Картины эти приковывали к себе взгляд как содержанием своим, так и искусным выполнением. Художники сумели сочетать в них живописную манеру итальянцев с колоритом фламандцев, вернее говоря — превзойти и тех и других, ибо глубоко постигли их искусство. Мысль о незапятнанной славе, сей единственной плате, достойной великого человека, заранее вознаграждая, одушевила их творения. Друг добродетели, созерцая сии прекрасные картины, не мог сдержать вздоха удовольствия. Человек преступный не осмеливался взглянуть на них: он боялся, как бы безгласные эти фигуры вдруг не заговорили, дабы обвинить и устыдить его.
182
Когда в Версальской галерее я вижу Людовика XIV, изображенного в виде бога-громовержца, держащего в руке молнию и восседающего на лазурном облаке, презрительная жалость, которую я испытываю к Лебрену,{380} готова распространиться на все его искусство; однако картина эта пережила и бога-громовержца, и художника, вложившего ему в руку молнию; это размышление успокаивает меня, и я улыбаюсь.

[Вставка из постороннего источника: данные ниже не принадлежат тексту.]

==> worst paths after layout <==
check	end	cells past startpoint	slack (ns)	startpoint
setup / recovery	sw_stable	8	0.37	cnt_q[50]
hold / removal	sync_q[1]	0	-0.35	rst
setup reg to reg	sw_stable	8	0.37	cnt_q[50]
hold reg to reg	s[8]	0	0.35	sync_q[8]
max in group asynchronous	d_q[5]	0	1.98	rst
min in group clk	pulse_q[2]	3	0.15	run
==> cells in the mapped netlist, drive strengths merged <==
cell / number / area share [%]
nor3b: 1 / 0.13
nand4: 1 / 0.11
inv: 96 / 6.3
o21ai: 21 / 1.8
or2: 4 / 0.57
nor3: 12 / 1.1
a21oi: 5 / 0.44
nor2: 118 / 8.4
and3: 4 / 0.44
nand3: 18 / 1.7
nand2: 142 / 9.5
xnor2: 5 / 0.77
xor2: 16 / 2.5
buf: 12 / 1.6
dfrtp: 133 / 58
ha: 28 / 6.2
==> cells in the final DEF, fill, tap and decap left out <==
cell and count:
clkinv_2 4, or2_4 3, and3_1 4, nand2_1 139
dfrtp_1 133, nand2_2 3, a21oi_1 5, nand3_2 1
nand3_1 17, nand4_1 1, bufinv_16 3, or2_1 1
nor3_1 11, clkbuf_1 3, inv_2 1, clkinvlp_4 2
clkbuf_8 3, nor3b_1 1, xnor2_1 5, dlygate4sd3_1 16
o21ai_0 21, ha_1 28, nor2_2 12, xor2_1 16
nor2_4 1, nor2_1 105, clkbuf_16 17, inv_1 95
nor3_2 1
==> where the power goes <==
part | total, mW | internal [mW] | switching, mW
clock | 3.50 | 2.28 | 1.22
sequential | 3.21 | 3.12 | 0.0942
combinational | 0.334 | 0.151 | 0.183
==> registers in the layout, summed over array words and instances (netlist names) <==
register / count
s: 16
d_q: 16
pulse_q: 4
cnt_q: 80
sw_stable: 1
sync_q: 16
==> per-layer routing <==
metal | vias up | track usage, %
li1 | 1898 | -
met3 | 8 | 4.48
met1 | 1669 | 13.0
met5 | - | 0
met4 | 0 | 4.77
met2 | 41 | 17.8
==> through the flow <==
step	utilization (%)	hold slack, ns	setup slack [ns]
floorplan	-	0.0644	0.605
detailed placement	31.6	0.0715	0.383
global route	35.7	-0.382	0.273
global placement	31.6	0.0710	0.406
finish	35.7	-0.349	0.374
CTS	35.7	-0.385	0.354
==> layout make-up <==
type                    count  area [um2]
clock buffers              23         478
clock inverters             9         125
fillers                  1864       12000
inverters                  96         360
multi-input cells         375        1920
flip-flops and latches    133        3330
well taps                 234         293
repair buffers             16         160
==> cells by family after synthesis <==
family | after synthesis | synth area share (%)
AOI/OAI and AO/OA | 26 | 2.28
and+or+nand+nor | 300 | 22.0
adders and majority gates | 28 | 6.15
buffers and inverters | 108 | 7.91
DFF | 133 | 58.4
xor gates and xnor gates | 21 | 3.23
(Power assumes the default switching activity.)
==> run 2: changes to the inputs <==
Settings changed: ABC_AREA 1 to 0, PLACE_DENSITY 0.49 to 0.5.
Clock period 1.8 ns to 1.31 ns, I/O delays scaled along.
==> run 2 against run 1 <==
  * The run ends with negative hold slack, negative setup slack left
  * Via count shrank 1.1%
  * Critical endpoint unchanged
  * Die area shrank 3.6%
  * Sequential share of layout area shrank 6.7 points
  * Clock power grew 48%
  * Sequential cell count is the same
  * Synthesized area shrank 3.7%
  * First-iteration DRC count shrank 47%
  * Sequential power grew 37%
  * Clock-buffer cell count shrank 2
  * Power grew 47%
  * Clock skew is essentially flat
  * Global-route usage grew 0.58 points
==> config.mk <==
export PLATFORM = sky130hd
export DESIGN_NAME = ssd_scan_controller
export DESIGN_NICKNAME = d
export VERILOG_FILES = /design/src/rtl/ssd_scan_controller_pkg.sv /design/src/rtl/ssd_scan_controller_hex_seg_decoder.sv /design/src/rtl/ssd_scan_controller.sv
export SDC_FILE = /design/constraint.sdc
export NUM_CORES = 1
export LEC_CHECK = 0
export ABC_CLOCK_PERIOD_IN_PS = 3700
export CAP_MARGIN = 20
export CORE_ASPECT_RATIO = 0.75
export CORE_MARGIN = 4
export CORE_UTILIZATION = 45
export DETAILED_ROUTE_END_ITERATION = 8
export PLACE_DENSITY = 0.73
export SLEW_MARGIN = 20
export SYNTH_ARGS = -nofsm -noshare
export SYNTH_HDL_FRONTEND = slang
export SYNTH_SLANG_ARGS = --single-unit
==> constraint.sdc <==
create_clock -name clk -period 3.7 [get_ports clk]
set_input_delay 0.37 -clock clk [delete_from_list [all_inputs] [get_ports clk]]
set_output_delay 0.37 -clock clk [all_outputs]
set_load 0.1 [all_outputs]
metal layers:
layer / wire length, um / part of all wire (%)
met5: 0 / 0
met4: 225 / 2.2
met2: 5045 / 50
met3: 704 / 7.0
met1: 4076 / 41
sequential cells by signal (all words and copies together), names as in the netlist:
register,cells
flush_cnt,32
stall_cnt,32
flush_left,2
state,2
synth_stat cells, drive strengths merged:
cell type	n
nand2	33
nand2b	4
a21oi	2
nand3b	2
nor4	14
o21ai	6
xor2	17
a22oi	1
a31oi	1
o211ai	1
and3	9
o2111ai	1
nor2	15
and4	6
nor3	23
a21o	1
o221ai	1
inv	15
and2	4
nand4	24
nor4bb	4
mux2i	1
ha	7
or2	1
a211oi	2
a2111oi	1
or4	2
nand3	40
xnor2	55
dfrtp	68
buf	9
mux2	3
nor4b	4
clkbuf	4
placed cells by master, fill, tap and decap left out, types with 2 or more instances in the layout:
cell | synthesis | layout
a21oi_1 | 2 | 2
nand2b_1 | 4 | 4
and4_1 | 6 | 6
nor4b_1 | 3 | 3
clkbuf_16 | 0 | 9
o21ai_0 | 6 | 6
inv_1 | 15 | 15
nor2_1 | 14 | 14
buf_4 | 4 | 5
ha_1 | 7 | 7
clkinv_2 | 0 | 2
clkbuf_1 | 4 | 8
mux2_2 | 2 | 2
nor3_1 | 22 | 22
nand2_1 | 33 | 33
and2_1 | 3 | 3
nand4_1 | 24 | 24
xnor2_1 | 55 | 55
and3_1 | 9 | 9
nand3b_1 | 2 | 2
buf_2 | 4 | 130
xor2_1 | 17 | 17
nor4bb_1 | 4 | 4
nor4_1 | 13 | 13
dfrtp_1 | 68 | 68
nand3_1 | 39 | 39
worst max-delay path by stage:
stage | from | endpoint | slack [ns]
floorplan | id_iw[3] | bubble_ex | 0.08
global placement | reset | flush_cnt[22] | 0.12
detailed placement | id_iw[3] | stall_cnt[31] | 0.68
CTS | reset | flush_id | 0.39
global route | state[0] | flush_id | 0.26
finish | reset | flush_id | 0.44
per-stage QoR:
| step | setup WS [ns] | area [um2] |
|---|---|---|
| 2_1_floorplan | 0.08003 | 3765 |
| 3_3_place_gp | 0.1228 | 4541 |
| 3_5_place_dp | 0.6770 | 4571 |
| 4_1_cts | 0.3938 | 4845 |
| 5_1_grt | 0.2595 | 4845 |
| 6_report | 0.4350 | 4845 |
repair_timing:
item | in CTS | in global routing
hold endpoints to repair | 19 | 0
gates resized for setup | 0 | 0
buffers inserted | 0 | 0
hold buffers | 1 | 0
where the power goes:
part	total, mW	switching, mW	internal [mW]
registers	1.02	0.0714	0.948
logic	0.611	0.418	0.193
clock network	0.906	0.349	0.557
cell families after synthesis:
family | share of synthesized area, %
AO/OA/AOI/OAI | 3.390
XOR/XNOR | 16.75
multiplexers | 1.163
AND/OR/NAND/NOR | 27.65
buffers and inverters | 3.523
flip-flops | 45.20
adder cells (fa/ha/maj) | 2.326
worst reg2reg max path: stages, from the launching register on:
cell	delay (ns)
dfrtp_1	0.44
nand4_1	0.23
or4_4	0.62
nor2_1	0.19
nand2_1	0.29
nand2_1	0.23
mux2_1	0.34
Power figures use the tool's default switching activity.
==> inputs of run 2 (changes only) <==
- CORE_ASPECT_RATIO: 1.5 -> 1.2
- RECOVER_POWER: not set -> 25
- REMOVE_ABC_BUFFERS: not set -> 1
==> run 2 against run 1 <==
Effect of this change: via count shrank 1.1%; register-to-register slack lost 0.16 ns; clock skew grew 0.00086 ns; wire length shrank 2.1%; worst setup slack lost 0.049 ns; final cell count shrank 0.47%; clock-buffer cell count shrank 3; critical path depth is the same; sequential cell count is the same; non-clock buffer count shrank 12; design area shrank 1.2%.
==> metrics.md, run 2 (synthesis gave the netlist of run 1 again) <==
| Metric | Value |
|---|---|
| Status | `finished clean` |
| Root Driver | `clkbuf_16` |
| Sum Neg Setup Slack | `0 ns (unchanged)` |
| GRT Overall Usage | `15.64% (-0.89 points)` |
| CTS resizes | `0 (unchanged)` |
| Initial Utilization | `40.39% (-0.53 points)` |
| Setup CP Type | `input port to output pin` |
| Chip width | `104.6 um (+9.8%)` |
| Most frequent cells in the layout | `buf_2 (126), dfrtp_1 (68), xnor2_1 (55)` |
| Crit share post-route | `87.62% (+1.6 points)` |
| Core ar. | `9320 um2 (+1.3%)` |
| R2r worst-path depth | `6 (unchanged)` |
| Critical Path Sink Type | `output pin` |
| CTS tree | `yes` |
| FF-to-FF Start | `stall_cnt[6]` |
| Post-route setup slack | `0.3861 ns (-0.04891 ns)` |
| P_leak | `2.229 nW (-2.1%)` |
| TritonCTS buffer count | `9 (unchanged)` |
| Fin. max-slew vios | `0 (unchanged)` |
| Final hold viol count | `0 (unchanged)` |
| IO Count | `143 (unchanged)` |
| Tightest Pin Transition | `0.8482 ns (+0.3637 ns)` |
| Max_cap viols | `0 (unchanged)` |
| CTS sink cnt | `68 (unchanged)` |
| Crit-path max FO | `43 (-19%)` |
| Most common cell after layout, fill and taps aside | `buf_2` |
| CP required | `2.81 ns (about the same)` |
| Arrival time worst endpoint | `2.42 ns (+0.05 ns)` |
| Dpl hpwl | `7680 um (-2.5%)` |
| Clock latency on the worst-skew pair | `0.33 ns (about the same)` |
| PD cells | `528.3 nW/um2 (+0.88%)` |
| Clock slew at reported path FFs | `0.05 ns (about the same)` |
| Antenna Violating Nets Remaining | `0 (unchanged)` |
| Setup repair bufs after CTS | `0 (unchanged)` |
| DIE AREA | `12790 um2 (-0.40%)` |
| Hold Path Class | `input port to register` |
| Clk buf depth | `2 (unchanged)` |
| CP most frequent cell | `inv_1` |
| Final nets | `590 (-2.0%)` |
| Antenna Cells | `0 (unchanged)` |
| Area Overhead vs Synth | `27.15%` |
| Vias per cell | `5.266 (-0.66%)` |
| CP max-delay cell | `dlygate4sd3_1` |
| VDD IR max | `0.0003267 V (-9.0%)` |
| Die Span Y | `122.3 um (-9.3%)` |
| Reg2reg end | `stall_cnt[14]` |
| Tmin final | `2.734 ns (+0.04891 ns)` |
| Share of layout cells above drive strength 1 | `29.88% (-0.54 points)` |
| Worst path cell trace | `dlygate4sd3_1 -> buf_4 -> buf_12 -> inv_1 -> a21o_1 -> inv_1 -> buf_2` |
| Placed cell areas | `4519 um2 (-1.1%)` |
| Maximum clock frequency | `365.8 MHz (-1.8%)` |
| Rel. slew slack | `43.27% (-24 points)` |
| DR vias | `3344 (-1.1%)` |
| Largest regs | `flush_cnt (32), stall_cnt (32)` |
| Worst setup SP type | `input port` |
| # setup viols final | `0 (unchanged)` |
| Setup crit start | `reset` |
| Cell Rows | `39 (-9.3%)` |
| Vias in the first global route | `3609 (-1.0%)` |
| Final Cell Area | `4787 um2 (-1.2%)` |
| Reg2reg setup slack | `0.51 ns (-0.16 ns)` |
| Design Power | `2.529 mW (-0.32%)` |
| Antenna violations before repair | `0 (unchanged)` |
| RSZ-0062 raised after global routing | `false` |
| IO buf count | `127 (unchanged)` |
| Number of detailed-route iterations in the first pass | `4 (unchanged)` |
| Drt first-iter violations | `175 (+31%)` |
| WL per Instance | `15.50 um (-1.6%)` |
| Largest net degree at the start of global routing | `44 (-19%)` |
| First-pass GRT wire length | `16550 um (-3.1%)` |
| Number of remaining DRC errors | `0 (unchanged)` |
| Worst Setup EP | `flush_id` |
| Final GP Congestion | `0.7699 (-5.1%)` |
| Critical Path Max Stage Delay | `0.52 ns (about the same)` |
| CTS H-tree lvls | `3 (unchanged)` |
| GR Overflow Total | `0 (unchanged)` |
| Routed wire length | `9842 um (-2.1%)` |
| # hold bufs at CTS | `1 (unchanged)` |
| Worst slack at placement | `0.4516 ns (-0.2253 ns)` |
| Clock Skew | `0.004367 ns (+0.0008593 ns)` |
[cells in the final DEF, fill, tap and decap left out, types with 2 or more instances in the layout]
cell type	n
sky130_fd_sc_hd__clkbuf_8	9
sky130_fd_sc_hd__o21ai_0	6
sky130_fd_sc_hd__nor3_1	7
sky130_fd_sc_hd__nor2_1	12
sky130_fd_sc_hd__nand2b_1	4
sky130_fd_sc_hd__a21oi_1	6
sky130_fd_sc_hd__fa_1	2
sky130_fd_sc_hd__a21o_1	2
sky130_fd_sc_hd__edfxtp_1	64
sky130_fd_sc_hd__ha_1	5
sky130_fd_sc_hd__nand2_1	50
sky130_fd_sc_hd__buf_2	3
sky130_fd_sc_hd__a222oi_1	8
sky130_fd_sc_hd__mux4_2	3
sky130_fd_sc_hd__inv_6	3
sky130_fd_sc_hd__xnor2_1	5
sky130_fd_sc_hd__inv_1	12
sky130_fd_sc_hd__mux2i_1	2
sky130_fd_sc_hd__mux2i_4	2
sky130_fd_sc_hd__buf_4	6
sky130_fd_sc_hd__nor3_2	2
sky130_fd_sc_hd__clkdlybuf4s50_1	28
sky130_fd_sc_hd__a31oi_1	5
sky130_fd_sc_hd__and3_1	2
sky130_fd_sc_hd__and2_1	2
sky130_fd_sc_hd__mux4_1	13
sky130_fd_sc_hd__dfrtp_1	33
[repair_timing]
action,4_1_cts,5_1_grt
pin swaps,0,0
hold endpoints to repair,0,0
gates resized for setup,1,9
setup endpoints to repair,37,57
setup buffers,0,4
--- config.mk ---
export PLATFORM = sky130hd
export DESIGN_NAME = game_flow_ctrl_flat
export DESIGN_NICKNAME = d
export VERILOG_FILES = /design/src/rtl/game_flow_ctrl_pkg.sv /design/src/rtl/game_flow_ctrl_if.sv /design/src/rtl/game_flow_ctrl_tick_divider.sv /design/src/rtl/game_flow_ctrl.sv /design/src/flat_wrapper.sv
export SDC_FILE = /design/constraint.sdc
export NUM_CORES = 1
export LEC_CHECK = 0
export CAP_MARGIN = 20
export CELL_PAD_IN_SITES_DETAIL_PLACEMENT = 0
export CELL_PAD_IN_SITES_GLOBAL_PLACEMENT = 1
export CORE_UTILIZATION = 33
export DETAILED_ROUTE_END_ITERATION = 10
export GPL_TIMING_DRIVEN = 0
export PLACE_DENSITY_LB_ADDON = 0.1
export SYNTH_ARGS = -nofsm -noshare
export SYNTH_HDL_FRONTEND = slang
export SYNTH_SLANG_ARGS = --single-unit
--- constraint.sdc ---
create_clock -name clk_i -period 2.9 [get_ports clk_i]
set_input_delay 0.58 -clock clk_i [delete_from_list [all_inputs] [get_ports clk_i]]
set_output_delay 0.58 -clock clk_i [all_outputs]
set_load 0.02 [all_outputs]
--- src/rtl/game_flow_ctrl_pkg.sv ---
// Shared types and constants for the game flow sequencer: state encodings,
// default point values, the lives type and a saturating score adder.
package game_flow_ctrl_pkg;

  typedef enum logic [2:0] {
    ST_ATTRACT = 3'd0,
    ST_READY   = 3'd1,
    ST_PLAY    = 3'd2,
    ST_DYING   = 3'd3,
    ST_CLEAR   = 3'd4,
    ST_OVER    = 3'd5
  } state_e;

  typedef logic [2:0] lives_t;

  localparam int unsigned PELLET_PTS_DEF = 10;
  localparam int unsigned POWER_PTS_DEF  = 50;
  localparam int unsigned GHOST_PTS_DEF  = 200;

  // Score never wraps; anything past 16'hFFFF pins at the top.
  function automatic logic [15:0] sat_add16(input logic [15:0] base, input logic [17:0] inc);
    logic [17:0] sum;
    sum = {2'b00, base} + inc;
    return (sum > 18'h0FFFF) ? 16'hFFFF : sum[15:0];
  endfunction

endpackage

Когда Людовик XIV впервые увидел картины Тенирса,{381} он брезгливо отвернулся и велел убрать их из своих покоев. Если сей монарх не мог вынести вида этих изображенных на полотне молодцов, которые чокаются друг с другом и весело танцуют, если он предпочитает им людей в синих мундирах, что скачут на конях средь пыли, в дыму сражений, — душа Людовика XIV немногого стоит.